From an optimization exercise on the open Yosys and OpenROAD flow, aimed at small area, a short achievable clock period and few clock cycles per item; shortcuts taken in it are not production practice.
The RTL was checked by simulation tests, not by an equivalence proof against the original design.
Power and IR drop assume default switching activity.

`flow/design.v`:
```
module ts_advance (
    input  wire        clk,
    input  wire        rst,
    input  wire        start,
    output wire        in_ready,
    input  wire [31:0] ref_full,
    input  wire [63:0] ref_frac,
    input  wire [63:0] psr,
    input  wire [31:0] spp,
    input  wire [63:0] rate,
    output reg         out_valid,
    output wire [1:0]  out_status,
    output wire [31:0] out_full,
    output wire [63:0] out_frac
);
    localparam [27:0] C5 = 28'd244140625;      
    localparam [40:0] PS_PER_S = 41'd1000000000000;
    reg s_idle, s_mul, s_dnrm, s_n1, s_n2, s_div, s_rnd, s_ps1, s_xsh, s_ps2;
    reg [31:0] rf;             
    reg [40:0] rr;             
    reg        bad_q;          
    reg        zero_q;         
    reg        ovf_q;          
    reg [80:0] pa;             
    reg [31:0] spn;            
    reg [68:0] pr;             
    reg        stk;            
    reg signed [12:0] ex;      
    reg [52:0] dv;             
    reg signed [12:0] er;      
    reg [54:0] d3;             
    reg        d3c;            
    reg [52:0] dm1;            
    reg signed [12:0] ib;      
    reg [4:0]  jq;             
    reg [1:0]  qb;             
    reg        fi0, fi1;       
    reg        hv;             
    reg        q1;             
    reg [6:0]  lsh;            
    reg        pin;            
    wire [31:0] wh = spn;
    assign in_ready   = s_idle;
    assign out_status = {ovf_q & ~bad_q, bad_q};
    assign out_full   = rf;
    assign out_frac   = {23'd0, rr};
    wire [1:0]  sp_zb  = (spp[31:8] == 24'd0) ? 2'd3 :
                         (spp[31:16] == 16'd0) ? 2'd2 :
                         (spp[31:24] == 8'd0) ? 2'd1 : 2'd0;
    wire [31:0] sp_n   = (sp_zb == 2'd3) ? {spp[7:0], 24'd0} :
                         (sp_zb == 2'd2) ? {spp[15:0], 16'd0} :
                         (sp_zb == 2'd1) ? {spp[23:0], 8'd0} : spp;
    wire [39:0] m_sum  = {8'd0, pr[68:37]} + spn * pa[7:0];
    wire        m_last = (pa[63:8] == 56'd0);
    wire        d_ok   = dv[52] | bad_q;
    reg [3:0] n_j;
    integer nb;
    always @(*) begin
        n_j = 4'd15;
        for (nb = 0; nb < 15; nb = nb + 1)
            if (pr[54 + nb]) n_j = 4'd14 - nb[3:0];
    end
    wire [68:0] n_sh   = pr << n_j;
    wire        n_upa  = n_sh[15] & ((|n_sh[14:0]) | stk | n_sh[16]);
    wire [28:0] d3_lo  = {1'b0, dv[27:0]} + {dv[26:0], 1'b0};
    wire [26:0] d3_hi  = {2'd0, dv[52:28]} + {1'b0, dv[52:27]} + {26'd0, d3c};
    wire [52:0] n_m    = pr[52:0];
    wire [52:0] n_i    = n_m + 53'd1;
    wire        n_c    = stk & (&n_m);
    wire [52:0] mn     = n_c ? {1'b1, 52'd0} : (stk ? n_i : n_m);
    wire        mn_ge  = n_c ? (dv == {1'b1, 52'd0}) : ((n_m >= dv) | (stk & (n_m == dm1)));
    wire [53:0] rem0   = mn_ge ? {1'b0, mn} : {mn, 1'b0};
    wire signed [12:0] ex_m1 = ex - 13'sd1;
    wire signed [12:0] ex_p1 = ex + 13'sd1;
    wire signed [12:0] ex_p2 = ex + 13'sd2;
    wire [54:0] t2  = {pr[53:0], 1'b0};
    wire [55:0] c1  = {1'b0, t2} - {3'd0, dv};
    wire [55:0] c2  = {1'b0, t2} - {2'd0, dv, 1'b0};
    wire [55:0] c3  = {1'b0, t2} - {1'd0, d3};
    wire        z3  = (t2 == d3);
    wire        z2  = (t2 == {1'b0, dv, 1'b0});
    wire        z1  = (t2 == {2'd0, dv});
    wire        z0  = (t2 == 55'd0);
    reg  [1:0]  d_q;
    reg  [52:0] d_v;
    reg         d_nz;
    always @(*) begin
        if (!c3[55])      begin d_q = 2'd3; d_v = c3[52:0]; d_nz = ~z3; end
        else if (!c2[55]) begin d_q = 2'd2; d_v = c2[52:0]; d_nz = ~z2; end
        else if (!c1[55]) begin d_q = 2'd1; d_v = c1[52:0]; d_nz = ~z1; end
        else              begin d_q = 2'd0; d_v = t2[52:0]; d_nz = ~z0; end
    end
    wire        rnd    = qb[0] & (stk | qb[1]);
    wire        f_rnd  = s_rnd & rnd & ~fi0;
    wire        w_rnd  = s_rnd & rnd & fi0;
    reg  [1:0]  g_nf;
    reg  [1:0]  g_dd;
    reg  [31:0] w_sh;
    always @(*) begin
        if (s_rnd) begin
            g_nf = fi0 ? 2'd0 : 2'd1;
            g_dd = fi0 ? 2'd0 : {1'b0, qb[1]};
            w_sh = fi0 ? {wh[30:0], qb[1]} : wh;
        end else if (fi1) begin
            g_nf = 2'd0;
            g_dd = 2'd0;
            w_sh = {wh[29:0], qb};
        end else if (fi0) begin
            g_nf = 2'd1;
            g_dd = {1'b0, qb[0]};
            w_sh = {wh[30:0], qb[1]};
        end else begin
            g_nf = 2'd2;
            g_dd = qb;
            w_sh = wh;
        end
    end
    reg  [29:0] g_cm;
    always @(*) begin
        case ({f_rnd, g_dd})
            3'b001:  g_cm = 30'd244140625;
            3'b010:  g_cm = 30'd488281250;
            3'b011:  g_cm = 30'd732421875;
            3'b100:  g_cm = 30'd244140625;
            3'b101:  g_cm = 30'd488281250;
            default: g_cm = 30'd0;
        endcase
    end
    wire [80:0] a_sh   = (g_nf == 2'd2) ? {pa[78:0], 2'b0} :
                         (g_nf == 2'd1) ? {pa[79:0], 1'b0} : pa;
    wire [80:0] a_next = a_sh + {51'd0, g_cm};
    wire [31:0] w_next = w_sh + {31'd0, w_rnd};
    wire        g_all  = s_rnd ? qb[1] : (qb[1] & qb[0]);
    wire [91:0] p_ext  = {pa, 11'd0} >> lsh;
    reg  [4:0]  a_g;
    integer k2;
    always @(*) begin
        a_g = 5'd0;
        for (k2 = 53; k2 < 81; k2 = k2 + 1)
            if (pa[k2]) a_g = k2 - 53;
    end
    wire        a_big  = (pa[80:53] != 28'd0);
    reg         p_ones;
    integer k3;
    always @(*) begin
        p_ones = 1'b1;
        for (k3 = 0; k3 < 81; k3 = k3 + 1)
            if ((k3 >= a_g) && (k3 + 11 < lsh))
                p_ones = p_ones & pa[k3];
    end
    wire        p_up   = a_big & p_ones & pin;
    wire [39:0] ps     = pin ? p_ext[39:0] : 40'd0;
    wire [40:0] f_x    = {1'b0, pr[39:0]};
    wire [41:0] f_k    = 42'd0 - {1'b0, PS_PER_S};             
    wire [41:0] f_cs   = {1'b0, rr} ^ {1'b0, f_x} ^ f_k;
    wire [41:0] f_cc   = {(({1'b0, rr} & {1'b0, f_x}) | ({1'b0, rr} & f_k) | ({1'b0, f_x} & f_k)), 1'b0};
    wire [41:0] f_d    = f_cs + f_cc + {41'd0, pr[40]};
    wire [40:0] f_s    = rr + f_x + {40'd0, pr[40]};
    wire        f_c    = ~f_d[41];                  
    wire [31:0] f_w0   = rf + wh;
    wire [31:0] f_w1   = rf + wh + 32'd1;
    wire x_go = !zero_q && (ex > 13'sd52) && (ex <= 13'sd83);
    always @(posedge clk) begin
        if (rst) begin
            s_idle <= 1'b1;
            s_mul  <= 1'b0; s_dnrm <= 1'b0; s_n1  <= 1'b0; s_n2  <= 1'b0;
            s_div  <= 1'b0; s_rnd  <= 1'b0; s_ps1 <= 1'b0; s_xsh <= 1'b0;
            s_ps2  <= 1'b0;
            out_valid <= 1'b0;
        end else begin
            s_idle <= (s_idle & ~start) | s_ps2;
            s_mul  <= (s_idle & start) | (s_mul & ~m_last);
            s_dnrm <= (s_mul & m_last & ~d_ok) | (s_dnrm & ~dv[51]);
            s_n1   <= (s_mul & m_last & d_ok) | (s_dnrm & dv[51]);
            s_n2   <= s_n1;
            s_div  <= s_n2 | (s_div & (jq != 5'd26));
            s_rnd  <= s_div & (jq == 5'd26);
            s_ps1  <= s_rnd;
            s_xsh  <= (s_ps1 & x_go) | (s_xsh & (ex != 13'sd53));
            s_ps2  <= (s_ps1 & ~x_go) | (s_xsh & (ex == 13'sd53));
            out_valid <= s_ps2;
        end
    end
    always @(posedge clk) begin
        if (s_idle) begin
            rf     <= ref_full;
            rr     <= {1'b0, ref_frac[39:0]};
            pa     <= {17'd0, psr};
            spn    <= sp_n;
            ex     <= 13'sd959 - $signed({7'd0, sp_zb, 3'd0});    
            zero_q <= (psr == 64'd0) | (spp == 32'd0);
            bad_q  <= rate[63] | (&rate[62:52]) | (rate[62:0] == 63'd0);
            dv     <= {rate[62:52] != 11'd0, rate[51:0]};
            er     <= {2'b00, rate[62:53], (rate[62:52] == 11'd0) | rate[52]};
            pr     <= 69'd0;
            stk    <= 1'b0;
        end
        if (s_mul) begin
            pr  <= {m_sum, pr[36:8]};
            stk <= stk | (|pr[7:0]);
            pa  <= {25'd0, pa[63:8]};
            ex  <= ex + 13'sd8;
        end
        if (s_dnrm) begin
            dv <= {dv[51:0], 1'b0};
            er <= er - 13'sd1;
        end
        if (s_n1) begin
            pr  <= {16'd0, n_sh[68:16]};
            stk <= n_upa;
            ex  <= ex - er + 13'sd95 - $signed({9'd0, n_j});
            d3[27:0] <= d3_lo[27:0];
            d3c <= d3_lo[28];
            dm1 <= dv - 53'd1;
        end
        if (s_n2) begin
            pr  <= {15'd0, rem0};
            d3[54:28] <= d3_hi;
            ex  <= n_c ? (mn_ge ? ex_p1 : ex) : (mn_ge ? ex : ex_m1);
            ib  <= n_c ? (mn_ge ? ex_p2 : ex_p1) : (mn_ge ? ex_p1 : ex);
            pa  <= 81'd0;
            spn <= 32'd0;
            jq  <= 5'd0;
            hv  <= 1'b0;
            q1  <= 1'b1;
        end
        if (s_div) begin
            pr[53:0] <= {d_v, 1'b0};
            stk <= d_nz;
            qb  <= d_q;
            hv  <= 1'b1;
            jq  <= jq + 5'd1;
            fi0 <= (ib >= 13'sd1);
            fi1 <= (ib >= 13'sd2);
            ib  <= ib - 13'sd2;
            if (hv) begin
                pa  <= a_next;
                spn <= w_next;
                q1  <= q1 & g_all;
            end
        end
        if (s_rnd) begin
            pa    <= a_next;
            spn   <= w_next;
            ovf_q <= ~zero_q & ((ex > 13'sd1023) | ((ex == 13'sd1023) & q1 & g_all & rnd));
            lsh   <= 7'd51 - ex[6:0];
            pin   <= (ex >= -13'sd41) && (ex <= 13'sd51);
        end
        if (s_ps1) begin
            pr[40:0] <= {p_up, ps};
            if (ex > 13'sd83) begin
                spn <= 32'd0;
                ex  <= 13'sd52;
            end
        end
        if (s_xsh) begin
            spn <= {spn[30:0], 1'b0};
            ex  <= ex - 13'sd1;
        end
        if (s_ps2) begin
            rr <= f_c ? f_d[40:0] : f_s;
            rf <= f_c ? f_w1 : f_w0;
        end
    end
endmodule
```
`flow/run.sh`:
```
#!/bin/bash
# synth_recipe.tcl (not shown) runs the flow's synth.tcl, then flattens the netlist and writes it again
# the make line also repeats each setting of config.mk as NAME=value (left out here)
make -C /OpenROAD-flow-scripts/flow DESIGN_CONFIG=/design/flow/config.mk WORK_HOME=/design/flow/orfs CLKGATE_MAP_FILE= SYNTH_SCRIPT=/design/flow/synth_recipe.tcl finish
```
`flow/config.mk`:
```
export PLATFORM = sky130hd
export DESIGN_NAME = ts_advance
export DESIGN_NICKNAME = ts_advance
export VERILOG_FILES = /design/flow/design.v
export SDC_FILE = /design/flow/constraint.sdc
export NUM_CORES = 4
export LEC_CHECK = 0
export CAP_MARGIN = 20
export CORE_MARGIN = 2
export CORE_UTILIZATION = 40
export SLEW_MARGIN = 20
```
`flow/constraint.sdc`:
```
create_clock -name core_clock -period 14.0 [get_ports {clk}]
set_input_delay 2.8000 -clock core_clock [delete_from_list [all_inputs] [get_ports {clk}]]
set_output_delay 2.8000 -clock core_clock [all_outputs]
set_load 0.01 [all_outputs]
```
==> results.txt <==
-- cell usage after synthesis (all sizes together), types with 96 or more instances --
master	n	area, um^2
o211ai	101	758
o22ai	142	888
nor4	113	737
nor3	157	801
and2	133	832
fa	250	5000
xor2	195	1710
ha	532	6660
nor2	736	2760
o21ai	512	2560
nand2	1002	3760
xnor2	462	4050
mux2i	410	4100
clkbuf	486	1830
a21oi	744	3720
edfxtp	335	10100
inv	560	2100
nand3	198	996
a31oi	96	607
buf	140	707
nand4	113	707
a21o	206	1550
dfxtp	155	3100
-- sequential cells by signal, summed over array words and instances (netlist names), 2 cells and up --
| register | flops |
|---|---|
| pr | 69 |
| dv | 53 |
| rr | 41 |
| pa | 81 |
| ib | 13 |
| dm1 | 53 |
| rf | 32 |
| d3 | 55 |
| ex | 13 |
| spn | 32 |
| jq | 5 |
| qb | 2 |
| er | 13 |
| lsh | 7 |
-- how the worst min path moves through the flow --
stage               endpoint  slack (ns)
finish                    q1        0.52
global route              q1        0.52
CTS                       q1        0.51
detailed placement        q1        0.50
global placement          q1        0.50
floorplan                 hv        0.45
-- final cells by class --
class | count | area (um^2)
diodes | 9 | 22.5
clock inverters | 43 | 465
repair buffers | 498 | 4590
multi-input cells | 7325 | 53100
fillers | 17774 | 97500
clock buffers | 86 | 1880
well taps | 2340 | 2930
inverters | 565 | 2120
flip-flops and latches | 490 | 13200
-- critical path, delay by kind of cell, from the launching register on --
family                   cells  cell delay (ns)
adder cells (fa/ha/maj)      5             2.37
XOR/XNOR                     1             0.11
buffers and inverters        2             0.45
AO/OA/AOI/OAI                9             2.63
flip-flops                   1             0.95
AND/OR/NAND/NOR              2             0.52
-- metrics by stage --
step	hold WS [ns]	utilization (%)
after CTS	0.509	44.5
after floorplan	0.449	-
after global routing	0.522	44.5
final	0.520	44.5
after detailed placement	0.499	43.1
after global placement	0.498	43.1
-- power breakdown --
group	switching, uW	internal, uW	leakage, uW
combinational	6740	4370	0.0274
clock	803	1060	0.00114
sequential	359	1770	0.00459
-- kinds of logic (layout without fill, tap and decap cells) --
kind of cell / Yosys count / in the layout / synth area share (%)
xor+xnor: 658 / 658 / 8.18
flops: 490 / 490 / 18.6
simple gates: 2800 / 2800 / 18.3
other cells: 1 / 32 / 0.00531
buf+inv: 1191 / 1192 / 6.59
mux: 522 / 522 / 8.67
fa+ha+maj: 782 / 782 / 16.5
compound gates: 2540 / 2540 / 23.1
-- routing by layer --
metal | vias to the layer above | wire (um) | global-route usage, %
met5 | - | 26 | 0
met4 | 4 | 20200 | 18.4
met3 | 619 | 22300 | 4.58
met2 | 3175 | 134000 | 51.2
met1 | 34127 | 124000 | 41.8
li1 | 32280 | - | -
==> impl_results.md <==
- TritonCTS clock tree: done
- Least-Margin Pin Slew: 1.21 ns
- Max-cap viol count: 0
- Library cells used by synthesis: 100
- Clock net sink count: 490
- Peak VDD IR: 227 uV
- Final worst path period share: 51.1%
- Place WS: 7.00 ns
- Worst hold-check path type: flop to flop
- Final WS setup: 6.84 ns
- Core ar.: 176000 um^2
- Worst clock skew: 0.0545 ns
- Syn Std Cell Area: 70600 um^2
- CP Data Required Time: 14.57 ns
- Mapped Cells: 8984
- Pin count of the biggest net entering global routing: 100
- Syn Area/Cell: 7.86 um^2
- Pleak: 0.0331 uW
- RSZ-0062 raised after global routing: false
- Initial DRC count: 7674
- Critical Path End: pr[65]
- Worst path cell trace: buf_4 > nand2_1 > fa_1 > inv_1 > fa_1 > fa_1 > fa_1 > ha_1 > or3_1 > o21ai_0 > a21oi_1 > o211ai_1 > o221ai_1 > a221o_1 > a311o_1 > a21o_1 > a211oi_1 > xnor2_1 > a22o_1
- Deepest clock path buffer count: 3
- Area after DPL: 75800 um^2
- Yosys warns: 1
- Root Buffer: clkbuf_16
- Remaining DRCs: 0
- Io pins: 359
- Crit path from: pa[6]
- Fmax: 0.140 GHz
- Input/output buffers: 311
- FF-to-FF setup slack: 6.84 ns
- Fin crit period: 7.16 ns
- CP Launch Type: flop
- Drt pass-1 iters: 8
- Beginning of the worst hold path: q1
- Hold Fails Final Rpt: 0
- Clock Latency Late Sink: 0.73 ns
- Dpl cells: 11215
- Clock transition at the registers of the reported paths: 0.06 ns
- Tot GR Track Use: 32.2%
- Number of enable flip-flop cells after synthesis: 335
- Worst path arrival time: 7.73 ns
- Detail Placement HPWL: 234000 um
- Vias in the first global route: 67156
- Routed length per instance: 26.4 um
- Outcome: no timing/DRC/antenna violations
- Rel. slew slack: 19.1%
- Commonest non-fill, non-tap cells in the layout: nand2_1, a21oi_1, nor2_1
- Total power: 15100 uW
- Total global routing overflow: 0
- Worst setup path category: flop to flop
- Synth Flop Type: edfxtp_1
- FF-to-FF End: pr[65]
- Final instance count without filler cells: 11356
- Hold path cells: 2
- Num rows: 154
- Synth Register Bits: 490
- Slowest cell on crit path: dfxtp_1
- Share of layout cells above drive strength 1: 5.53%
- Die Y: 424 um
- Initial antenna violation count: 5
- First-pass GRT wire length: 440000 um
- Crit end category: flop
- CTS resizes: 0
- Global placer's final weighted congestion: 1.00
- Sequential area share after synthesis: 18.6%
- CP Max Fanout: 23
- Vias: 70205
- Final instance area: 78300 um^2
- H-tree levels: 3
- Most common cell after layout, fill and taps aside: nand2_1
- Max Slew Vio Count: 0
- Top cell by count, worst path: fa_1
- Post-synth ARST share: 0%
- Power Density: 193 nW/um^2
- Post-detailed-route count of antenna-violating nets: 0
- Crit Reg-Reg Startpoint: pa[6]
- Wirelength, routed: 300000 um
- Setup Fix Bufs, Post-CTS: 0
- # setup viols final: 0
- Cts bufs inserted: 70
- Largest stage delay, worst path: 0.95 ns
- Post-CTS Hold Buffers: 0
- Initial core utilization: 40.2%
- R2R depth: 19
- TNS Setup: 0 ns
- Vias per inst: 6.18
- Nets: 9991
- DIE WIDTH: 424 um
- Die area: 180000 um^2
- P&R area growth vs syn: 10.8%
Testbench counts, summed over its fixed seeds: cycles 87,707, items 2,400.

==> static timing again, ports no longer ideal <==
The flow's constraints put no driver on any port. The routed layout listed below was extracted and timed again, unchanged, in two steps. Step 1 sets driving cells, clkbuf_16 on the clock port and buf_2 on the other inputs (assumed; they add their load-dependent delay and slew). Step 2 also shifts input and output timing later by t, the mid clock arrival at the registers, as if the neighbouring blocks saw the same clock. a / b / c = ideal / step 1 / step 2; a / b = the first two.
t (ns): 0.782
setup slack, ns: 6.843 / 6.843 / 6.843
slew at the worst register clock pin (ns): 0.07 / 0.07
worst slew at a driven data input, ns: 0.07
After both steps setup and hold are still met in this run. For this run, drivers alone change the setup slack by 0.000 ns; drivers and shift together by 0.000 ns.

> Description of the task: Copy out, word for word, the part of the entries above that begins at the line with "- Vias in the first global route: 67156" and ends at the line with "- Synth Flop Type: edfxtp_1", including both.

> Exercise answer:
- Vias in the first global route: 67156
- Routed length per instance: 26.4 um
- Outcome: no timing/DRC/antenna violations
- Rel. slew slack: 19.1%
- Commonest non-fill, non-tap cells in the layout: nand2_1, a21oi_1, nor2_1
- Total power: 15100 uW
- Total global routing overflow: 0
- Worst setup path category: flop to flop
- Synth Flop Type: edfxtp_1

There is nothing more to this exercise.